Autre pratique : pour la création d’un projet de 1.500 m2 de surface de vente, le constructeur dépose un premier projet de 999 m2 de surface de vente, complété par une demande d’extension de 501 m2. "Le but poursuivi est de réaliser le projet voulu, quels qu’en soient les effets négatifs", explique l’instruction. En effet, généralement, les impacts négatifs sont liés au bâtiment existant et plus limités pour ce qui est de l’extension. Or, dans ce cas, la CDAC ne statue pas sur l’existant. Elle ne peut refuser le projet d’extension que si ses effets compromettent "les objectifs légaux relatifs à l’aménagement du territoire, au développement durable et à la protection des consommateurs".
Toutes ces pratiques sont "contraires à l’esprit de la loi", souligne l’instruction. "Dans de tels cas, un recours auprès du juge administratif est souhaitable, après en avoir préalablement avisé le président de la Commission nationale d’aménagement commercial."
Au-delà du contrôle de légalité, le préfet agit sur les mises en demeure et arrêtés de fermetures d’exploitations illicites et sur l’obligation de démantèlement et de remise en état introduite par la loi Alur du 24 mars 2014. A ce titre, l’instruction rappelle aux préfets qu’ils ont la possibilité d’interroger et même de rencontrer le propriétaire qui ne respecterait pas ses obligations. En revanche, le pouvoir de le poursuivre n’appartient qu’à l’autorité compétente en matière de permis de construire, c’est-à-dire au maire.
Déontologie
La circulaire revient par ailleurs sur le rôle du préfet en tant que président de la CDAC et notamment sur le droit de recours devant la CNAC sachant qu'en 2015, un quart des dossiers en ont fait l’objet. Une amélioration dans le traitement des dossiers est "possible est souhaitable", juge l’instruction. Celle-ci rappelle tout d’abord les règles de déontologie. Les préfets doivent ainsi s’assurer de la capacité à siéger de chaque membre de la CDAC et vérifier qu’ils n’ont pas omis de mentionner "des intérêts, fonctions ou mandats, présents ou passés au cours de trois dernières années". Ce rôle "revêt une importance particulière dans le contexte actuel", insiste le document. Il s’agit de renforcer "le lien de confiance entre les citoyens et les acteurs publics et économiques", dans un domaine où la corruption a laissé des souvenirs.
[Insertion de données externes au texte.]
This is an optimization exercise on Yosys and OpenROAD, whose aim is small area, not a production implementation.
Function was checked by simulation only, so behaviour that the tests miss may differ from the original.
No activity file was given, so power comes from the tool's default toggle rates.

## run A
==> flow/design.v <==
module ts_framer (
    input  wire        clk,
    input  wire        rst,
    input  wire        byte_valid,
    input  wire [7:0]  byte_data,
    input  wire        eos,
    input  wire        cfg_wr,
    input  wire        cfg_rd,
    input  wire [7:0]  cfg_addr,
    input  wire [15:0] cfg_wdata,
    output wire        frame_valid,
    output wire [12:0] frame_pid,
    output wire        frame_pusi,
    output wire        frame_has_af,
    output wire        frame_has_payload,
    output wire [3:0]  frame_cc,
    output wire [7:0]  frame_af_len,
    output wire [8:0]  frame_off,
    output wire [7:0]  frame_n,
    output wire        frame_overrun,
    output wire        frame_deliver,
    output wire        frame_pcr_valid,
    output wire [41:0] frame_pcr,
    output wire [3:0]  frame_route,
    output wire [3:0]  frame_cc_disc,
    output wire [15:0] frame_cc_expected,
    output wire        rd_valid,
    output wire [7:0]  rd_addr,
    output wire [15:0] rd_data
);
    reg [1:0]  st;
    reg [7:0]  byte_idx;
    reg        flag_af_overrun;
    reg        flag_cc_disc;
    reg [3:0]  route_en;
    reg [12:0] route_pid [0:3];
    reg [3:0]  cc_valid;
    reg [3:0]  cc_exp [0:3];           
    reg        h_sync;                 
    reg        h_pusi;
    reg [12:0] h_pid;
    reg        h_has_af;
    reg        h_has_pl;
    reg [3:0]  h_cc;
    reg [7:0]  h_af_len;               
    reg        h_pcr_valid;
    reg [41:0] pcr;
    reg        m3_d;                   
    reg        m3_c;
    reg [1:0]  m5a_d;                  
    reg        m5a_c;
    reg [1:0]  m5b_d;                  
    reg        m5b_c;
    reg        me_c;                   
    wire running = (st == 2'd0);
    wire byte_ev = byte_valid && running;
    wire last    = (byte_idx == 8'd187);
    wire [3:0] cc_inc = h_cc + 4'd1;
    wire       ovr    = h_af_len > 8'd183;
    reg [3:0] route, disc;
    integer c;
    always @(*) begin
        for (c = 0; c < 4; c = c + 1) begin
            route[c] = route_en[c] && (route_pid[c] == h_pid);
            disc[c]  = route[c] && h_has_pl && cc_valid[c] && (h_cc != cc_exp[c]);
        end
    end
    wire frame_done = byte_ev && last && h_sync;
    assign frame_valid       = frame_done;
    assign frame_pid         = h_pid;
    assign frame_pusi        = h_pusi;
    assign frame_has_af      = h_has_af;
    assign frame_has_payload = h_has_pl;
    assign frame_cc          = h_cc;
    assign frame_af_len      = h_af_len;
    assign frame_off         = h_has_af ? {1'b0, h_af_len} + 9'd5 : 9'd4;
    assign frame_overrun     = ovr;
    assign frame_n           = !h_has_af ? 8'd184 : ovr ? 8'd0 : ~h_af_len + 8'd184;
    assign frame_deliver     = h_has_pl && !ovr;
    assign frame_pcr_valid   = h_pcr_valid;
    assign frame_pcr         = pcr;
    assign frame_route       = route;
    assign frame_cc_disc     = disc;
    assign frame_cc_expected = {cc_exp[3], cc_exp[2], cc_exp[1], cc_exp[0]};
    wire [1:0] mode = {st[1], st[0] & ~st[1]};
    wire [1:0] err  = {st[1] & st[0], st[1] & ~st[0]};
    wire a_hi0   = (cfg_addr[7:5] == 3'd0) && (cfg_addr[3:2] == 2'd0);
    wire sel_st  = a_hi0 && !cfg_addr[4] && (cfg_addr[1:0] == 2'd0);
    wire sel_r3  = a_hi0 && !cfg_addr[4] && (cfg_addr[1:0] == 2'd1);
    wire sel_r0  = a_hi0 &&  cfg_addr[4] && (cfg_addr[1:0] == 2'd0);
    wire sel_r1  = a_hi0 &&  cfg_addr[4] && (cfg_addr[1:0] == 2'd1);
    wire sel_r2  = a_hi0 &&  cfg_addr[4] && (cfg_addr[1:0] == 2'd2);
    wire [15:0] rd_value =
        ({16{sel_st}} & {byte_idx, 1'b0, flag_cc_disc, 1'b0, flag_af_overrun, err, mode}) |
        ({16{sel_r0}} & {route_en[0], 2'b00, route_pid[0]}) |
        ({16{sel_r1}} & {route_en[1], 2'b00, route_pid[1]}) |
        ({16{sel_r2}} & {route_en[2], 2'b00, route_pid[2]}) |
        ({16{sel_r3}} & {route_en[3], 2'b00, route_pid[3]});
    assign rd_valid = cfg_rd;
    assign rd_addr  = cfg_addr;
    assign rd_data  = rd_value;
    wire       wr_route = cfg_wr && ((cfg_addr == 8'h01) ||
                                     (cfg_addr >= 8'h10 && cfg_addr < 8'h13));
    wire [1:0] wr_ch    = (cfg_addr == 8'h01) ? 2'd3 : cfg_addr[1:0];
    integer k;
    always @(posedge clk) begin
        if (rst) begin
            st              <= 2'd0;
            byte_idx        <= 8'd0;
            flag_af_overrun <= 1'b0;
            flag_cc_disc    <= 1'b0;
            cc_valid        <= 4'd0;
        end else begin
            if (byte_ev) begin
                if (last) begin
                    byte_idx <= 8'd0;
                    if (!h_sync)
                        st <= 2'd2;
                end else begin
                    byte_idx <= byte_idx + 8'd1;
                end
            end
            if (eos && running)
                st <= (byte_idx == 8'd0) ? 2'd1 : 2'd3;
            if (frame_done) begin
                if (ovr)
                    flag_af_overrun <= 1'b1;
                if (|disc)
                    flag_cc_disc <= 1'b1;
                for (k = 0; k < 4; k = k + 1)
                    if (route[k] && h_has_pl)
                        cc_valid[k] <= 1'b1;
            end
            if (wr_route)
                cc_valid[wr_ch] <= 1'b0;
        end
    end
    wire [13:0] route_wd = {cfg_wdata[15], cfg_wdata[12:0]} & {14{~rst}};
    always @(posedge clk) begin
        for (k = 0; k < 4; k = k + 1)
            if (rst || (wr_route && wr_ch == k))
                {route_en[k], route_pid[k]} <= route_wd;
    end
    always @(posedge clk) begin
        if (frame_done)
            for (k = 0; k < 4; k = k + 1)
                if (route[k] && h_has_pl)
                    cc_exp[k] <= cc_inc;
    end
    wire step    = byte_valid && byte_idx >= 8'd12 && byte_idx < 8'd52;
    wire x_in    = pcr[0]  & (byte_idx < 8'd45);      
    wire e_in    = pcr[33] & (byte_idx < 8'd19);      
    wire [1:0] s3  = x_in + m3_d + m3_c;
    wire [1:0] s5a = s3[0] + m5a_d[1] + m5a_c;
    wire [1:0] s5b = s5a[0] + m5b_d[1] + m5b_c;
    wire [1:0] se  = s5b[0] + e_in + me_c;
    always @(posedge clk) begin
        if (byte_valid) begin
            case (byte_idx)
                8'd0: h_sync <= (byte_data == 8'h47);
                8'd1: begin h_pusi <= byte_data[6]; h_pid[12:8] <= byte_data[4:0]; end
                8'd2: h_pid[7:0] <= byte_data;
                8'd3: begin
                    h_has_af <= byte_data[5];
                    h_has_pl <= byte_data[4];
                    h_cc     <= byte_data[3:0];
                end
                8'd4: h_af_len <= h_has_af ? byte_data : 8'd0;
                8'd5: h_pcr_valid <= (h_af_len >= 8'd7) && byte_data[4];
                8'd6: pcr[32:25] <= byte_data;
                8'd7: pcr[24:17] <= byte_data;
                8'd8: pcr[16:9]  <= byte_data;
                8'd9: pcr[8:1]   <= byte_data;
                8'd10: begin pcr[0] <= byte_data[7]; pcr[39] <= byte_data[0]; end
                8'd11: begin
                    pcr[38:33] <= byte_data[7:2];
                    pcr[41:40] <= byte_data[1:0] & {2{h_pcr_valid}};
                end
                default: ;
            endcase
            if (step)
                pcr <= {se[0] & h_pcr_valid, pcr[41:1]};
            m3_d  <= step & x_in;
            m3_c  <= step & s3[1];
            m5a_d <= {m5a_d[0], s3[0]} & {2{step}};
            m5a_c <= step & s5a[1];
            m5b_d <= {m5b_d[0], s5a[0]} & {2{step}};
            m5b_c <= step & s5b[1];
            me_c  <= step & se[1];
        end
    end
endmodule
S’agissant des critères d’appréciation des projets, l’instruction rappelle les exigences de la Commission dans sa directive du 12 décembre 2006 qui s’est traduite en France par la loi de Modernisation de l’économie du 4 août 2008 : désormais tout critère économique (qui permettrait par exemple de juger de l’impact d’un projet commercial sur le commerce de centre-ville) est interdit ! La CDAC ne peut faire valoir que des critères répondant à des objectifs "d’aménagement du territoire, de développement durable et de protection des consommateurs". Seulement, l'expérience a montré qu'il suffisait parfois d’une dose homéopathique de développement durable (panneaux solaires, une légère armature en bois…) pour que le projet soit accepté.
Les deux ministres se félicitent qu'avec la loi ACTPE, le législateur ait élargi la composition des CDAC à des élus moins directement concernés, afin de "dépassionner" les enjeux, voire les conflits. Les préfets sont enfin invités à présenter "des outils pratiques et objectifs" aux membres de la commission, en termes de vacance commerciale ou de taux de mise à disposition des locaux commerciaux".
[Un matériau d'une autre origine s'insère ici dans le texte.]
What follows belongs to an exercise in optimizing a design on an open flow for a short achievable clock period and few clock cycles per item; a production flow would make more cautious choices. Only simulation tests tie the RTL to the original design; equivalence was not proved. No activity file was given, so power comes from the tool's default toggle rates.

==> design.v <==
module wav12_expander (
    input  wire        clk,
    input  wire        rst,
    input  wire        start,
    input  wire        cfg_fmt,
    input  wire [3:0]  cfg_shift,
    input  wire [15:0] cfg_nsamples,
    input  wire [16:0] cfg_vol,
    output wire        idle,
    output wire        done,
    output wire [1:0]  status,
    input  wire        in_valid,
    input  wire [7:0]  in_data,
    input  wire        in_last,
    output wire        in_ready,
    output wire        out_valid,
    input  wire        out_ready,
    output wire [15:0] out_sample,
    output wire [31:0] out_scaled
);
    localparam [1:0] ST_OK        = 2'd0;
    localparam [1:0] ST_EXHAUSTED = 2'd1;
    localparam [1:0] ST_RANGE     = 2'd2;
    localparam integer AW  = 40;     
    localparam integer QD  = 8;      
    localparam integer CAP = QD + 1;
    integer i, j, k;
    function [31:0] ks32;
        input [31:0] a, b;
        input        cin;
        reg   [31:0] g, p, gg, pp;
        integer      d, n;
        begin
            g  = a & b;
            p  = a ^ b;
            gg = g;
            pp = p;
            gg[0] = g[0] | (p[0] & cin);
            for (d = 1; d < 32; d = d * 2)
                for (n = 31; n >= d; n = n - 1) begin
                    gg[n] = gg[n] | (pp[n] & gg[n-d]);
                    pp[n] = pp[n] & pp[n-d];
                end
            ks32 = p ^ {gg[30:0], cin};
        end
    endfunction
    function [63:0] csa;
        input [31:0] a, b, c;
        reg   [31:0] s, cy;
        begin
            s   = a ^ b ^ c;
            cy  = (a & b) | (a & c) | (b & c);
            csa = {cy[30:0], 1'b0, s};
        end
    endfunction
    reg        busy;
    reg        idle_r;
    reg        done_r;
    reg [1:0]  status_r;
    reg        fmt;
    reg [3:0]  shift;         
    reg [16:0] vol;
    reg [31:0] vs;            
    reg [31:0] nvs;           
    reg [19:0] rmask;         
    reg        dec_go;        
    reg        go;            
    reg [15:0] rem;           
    reg        rem_is1;
    reg        last_in;       
    reg        exh_f;
    reg        rng_f;
    wire start_take = start & idle_r;
    reg [AW-1:0] acc;         
    reg [AW:1]   T;           
    reg          in_ready_r;
    wire [AW+1:0] Tx = {1'b0, T, 1'b1};      
    reg  [AW:0]   OH;                        
    always @(*)
        for (j = 0; j <= AW; j = j + 1)
            OH[j] = Tx[j] & ~Tx[j+1];
    reg [19:0] Unext;
    always @(*) begin
        Unext = 20'd0;
        for (i = 0; i < 20; i = i + 1)
            for (j = 1; j <= AW; j = j + 1)
                if (j - 1 - i >= 0)
                    Unext[19-i] = Unext[19-i] | (OH[j] & acc[j-1-i]);
    end
    reg [3:0]  cj;
    reg [20:6] Lj;
    reg [AW:1] H;
    reg [AW:1] N [1:AW];
    reg        tk;
    always @(*) begin
        for (j = 1; j <= AW; j = j + 1) begin
            cj[3] = acc[j-1];
            cj[2] = (j >= 2) ? acc[j-2] : 1'b0;
            cj[1] = (j >= 3) ? acc[j-3] : 1'b0;
            cj[0] = (j >= 4) ? acc[j-4] : 1'b0;
            Lj = 15'd0;
            if (!fmt)
                Lj[16] = 1'b1;
            else if (cj == 4'd15)
                Lj[20] = 1'b1;
            else
                for (k = 0; k < 15; k = k + 1)
                    if (cj == k) Lj[k+6] = 1'b1;
            H[j] = 1'b0;
            for (k = 6; k <= 20; k = k + 1)
                if (k <= j) H[j] = H[j] | Lj[k];
            for (i = 1; i <= AW; i = i + 1) begin
                if (i > j)
                    N[j][i] = 1'b0;
                else begin
                    tk = 1'b0;
                    for (k = 6; k <= 20; k = k + 1)
                        if (j - k >= i) tk = tk | Lj[k];
                    N[j][i] = ~H[j] | tk;
                end
            end
        end
    end
    reg          have;
    reg [AW:1]   Tc;
    always @(*) begin
        have = 1'b0;
        for (j = 1; j <= AW; j = j + 1)
            have = have | (OH[j] & H[j]);
        for (i = 1; i <= AW; i = i + 1) begin
            Tc[i] = 1'b0;
            for (j = i; j <= AW; j = j + 1)
                Tc[i] = Tc[i] | (OH[j] & N[j][i]);
        end
    end
    wire       issue   = go & have;
    wire       exh_now = busy & dec_go & ~have & last_in;
    wire       take    = in_valid & in_ready_r;
    wire [AW:1] Ti = go ? Tc : T;
    wire [AW:1] Tn = take ? {Ti[AW-8:1], 8'hff} : Ti;
    reg        vU;
    reg [19:0] U;
    wire [3:0]  cU   = U[19:16];
    wire        escU = ~fmt | (cU == 4'd15);
    wire [15:0] rawU = fmt ? U[15:0] : {U[11:4], U[19:12]};
    wire [15:0] mU16 = {U[14:0], 1'b0} >> (~cU);     
    wire [14:0] mU   = mU16[14:0];
    wire        gU   = U[15];
    reg         vM;
    reg         escM;
    reg  [15:0] rawM;
    reg  [16:0] mmM;        
    reg         cinM;
    reg  [19:0] p1;         
    reg  [15:0] p2;
    reg  [19:0] E;          
    reg         vP;
    wire [31:0] p1w  = {{16{p1[15]}}, p1[15:0]};
    wire [31:0] p2w  = {{16{p2[15]}}, p2};
    wire [31:0] Ew   = {{12{E[19]}}, E};
    wire [31:0] mmw  = {{15{mmM[16]}}, mmM};
    wire [63:0] px1  = csa(p1w, {p1w[30:0], 1'b0}, Ew);
    wire [63:0] px2  = csa(px1[31:0], px1[63:32], mmw);
    wire [31:0] sumP = ks32(px2[31:0], px2[63:32], cinM);
    wire [19:0] xP   = escM ? {{4{rawM[15]}}, rawM} : sumP[19:0];
    wire [63:0] pe1  = csa(p2w, ~p1w, ~{p1w[30:0], 1'b0});
    wire [31:0] Enx  = ks32(pe1[31:0], {pe1[63:33], 1'b1}, 1'b1);
    wire [19:0] rdiff = p1 ^ {20{p1[19]}};
    wire        in_range = ~|(rdiff & rmask);
    wire        kill = vP & ~in_range;
    wire [15:0] yR_n = p1[15:0] << shift;
    wire [31:0] pv1 = vs;
    wire [31:0] pv2 = {vs[30:0], 1'b0};
    wire [31:0] nv1 = nvs;
    wire [31:0] nv2 = {nvs[30:0], 1'b0};
    reg [31:0] brow [0:7];
    reg [2:0]  bd;
    reg [31:0] bsel;
    always @(*) begin
        for (i = 0; i < 8; i = i + 1) begin
            bd = {p1[2*i+1], p1[2*i], (i == 0) ? 1'b0 : p1[2*i-1]};
            case (bd)
                3'b001, 3'b010: bsel = pv1;
                3'b011:         bsel = pv2;
                3'b100:         bsel = nv2;
                3'b101, 3'b110: bsel = nv1;
                default:        bsel = 32'd0;
            endcase
            brow[i] = bsel << (2 * i);
        end
    end
    wire [63:0] c1a = csa(brow[0], brow[1], brow[2]);
    wire [63:0] c1b = csa(brow[3], brow[4], brow[5]);
    wire [63:0] c2a = csa(c1a[31:0], c1a[63:32], c1b[31:0]);
    wire [63:0] c2b = csa(c1b[63:32], brow[6], brow[7]);
    wire [63:0] c3a = csa(c2a[31:0], c2a[63:32], c2b[31:0]);
    reg         vR;
    reg  [15:0] yR;
    reg  [31:0] r0, r1, r2;
    wire [63:0] c4a = csa(r0, r1, r2);
    reg         vS;
    reg  [15:0] yS;
    reg  [31:0] zS;
    reg         ov;
    reg  [15:0] oy;
    reg  [31:0] oz;
    reg  [47:0] q [0:QD-1];
    reg  [2:0]  qw, qr;
    reg  [3:0]  qn;
    reg  [CAP:1] occ;       
    wire pop    = ov & out_ready;
    wire oload  = pop | ~ov;
    wire qempty = (qn == 4'd0);
    wire [47:0] qhead = q[qr];
    wire q_push = vS & ~(oload & qempty);
    wire q_pop  = oload & ~qempty;
    wire pipe_empty = ~vU & ~vM & ~vP & ~vR & ~vS & qempty;
    wire fin = busy & ~dec_go & pipe_empty & (~ov | pop) & last_in & ~done_r;
    wire [CAP+1:0] occx = {1'b0, occ, 1'b1};
    wire [CAP:1]   occ_up = occx[CAP-1:0];
    wire [CAP:1]   occ_dn = occx[CAP+1:2];
    wire [CAP:1]   occ_n  = (issue & ~pop) ? occ_up : (pop & ~issue) ? occ_dn : occ;
    wire dec_go_n = dec_go & ~(issue & rem_is1) & ~exh_now & ~kill;
    always @(posedge clk) begin
        if (take) acc <= {acc[AW-9:0], in_data};
        U <= Unext;
        escM <= escU;
        rawM <= rawU;
        mmM  <= gU ? {2'b00, mU} : ~{2'b00, mU};
        cinM <= ~gU;
        if (vM) begin
            p1 <= xP;
            p2 <= p1[15:0];
            E  <= Enx[19:0];
        end
        yR <= yR_n;
        r0 <= c3a[31:0];
        r1 <= c3a[63:32];
        r2 <= c2b[63:32];
        yS <= yR;
        zS <= ks32(c4a[31:0], c4a[63:32], 1'b0);
        if (oload) begin
            if (!qempty) begin
                oy <= qhead[47:32];
                oz <= qhead[31:0];
            end else begin
                oy <= yS;
                oz <= zS;
            end
        end
        if (q_push) q[qw] <= {yS, zS};
        vs  <= {15'd0, vol} << shift;
        nvs <= 32'd0 - vs;
        if (issue) begin
            rem     <= rem - 16'd1;
            rem_is1 <= (rem == 16'd2);
        end
        if (rst) begin
            busy       <= 1'b0;
            idle_r     <= 1'b1;
            done_r     <= 1'b0;
            status_r   <= ST_OK;
            dec_go     <= 1'b0;
            go         <= 1'b0;
            in_ready_r <= 1'b0;
            vU <= 1'b0; vM <= 1'b0; vP <= 1'b0; vR <= 1'b0; vS <= 1'b0;
            ov <= 1'b0;
            qw <= 3'd0; qr <= 3'd0; qn <= 4'd0;
            occ <= {CAP{1'b0}};
            T <= {AW{1'b0}};
            last_in <= 1'b0;
            exh_f <= 1'b0;
            rng_f <= 1'b0;
        end else begin
            T <= Tn;
            in_ready_r <= ~Tn[AW-7] | ~dec_go;
            if (take & in_last) last_in <= 1'b1;
            vU <= issue & ~kill;
            vM <= vU & ~kill;
            vP <= vM & ~kill;
            vR <= vP & ~kill;
            vS <= vR;
            dec_go <= dec_go_n;
            go     <= dec_go_n & ~occ_n[CAP];
            if (exh_now) exh_f <= 1'b1;
            if (kill)    rng_f <= 1'b1;
            occ <= occ_n;
            if (oload) ov <= ~qempty | vS;
            if (q_push) qw <= qw + 3'd1;
            if (q_pop)  qr <= qr + 3'd1;
            qn <= qn + {3'd0, q_push} - {3'd0, q_pop};
            done_r <= 1'b0;
            if (fin) begin
                busy     <= 1'b0;
                idle_r   <= 1'b1;
                done_r   <= 1'b1;
                status_r <= rng_f ? ST_RANGE : exh_f ? ST_EXHAUSTED : ST_OK;
            end
            if (start_take) begin
                busy       <= 1'b1;
                idle_r     <= 1'b0;
                fmt        <= cfg_fmt;
                shift      <= cfg_fmt ? cfg_shift : 4'd0;
                vol        <= cfg_vol;
                rem        <= cfg_nsamples;
                rem_is1    <= (cfg_nsamples == 16'd1);
                dec_go     <= (cfg_nsamples != 16'd0);
                go         <= (cfg_nsamples != 16'd0);
                T          <= {AW{1'b0}};
                in_ready_r <= 1'b1;
                last_in    <= 1'b0;
                exh_f      <= 1'b0;
                rng_f      <= 1'b0;
                occ        <= {CAP{1'b0}};
                p1 <= 20'd0;
                p2 <= 16'd0;
                E  <= 20'd0;
            end
        end
    end
    always @(posedge clk) begin
        for (i = 0; i < 20; i = i + 1)
            rmask[i] <= fmt && (i >= 15 - shift);
    end
    assign idle       = idle_r;
    assign done       = done_r;
    assign status     = status_r;
    assign in_ready   = in_ready_r;
    assign out_valid  = ov;
    assign out_sample = oy;
    assign out_scaled = oz;
endmodule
On notera enfin que le site www.entreprises.gouv.fr/cnac propose de nombreuses fonctionnalités "aux secrétariats des CDAC comme aux professionnels de l'urbanisme commercial".
Cette piqûre de rappel est sans doute la bienvenue. De là à inverser la tendance...
Référence : Instruction du gouvernement du 3 mai 2017 sur la législation en matière d'aménagement commercial.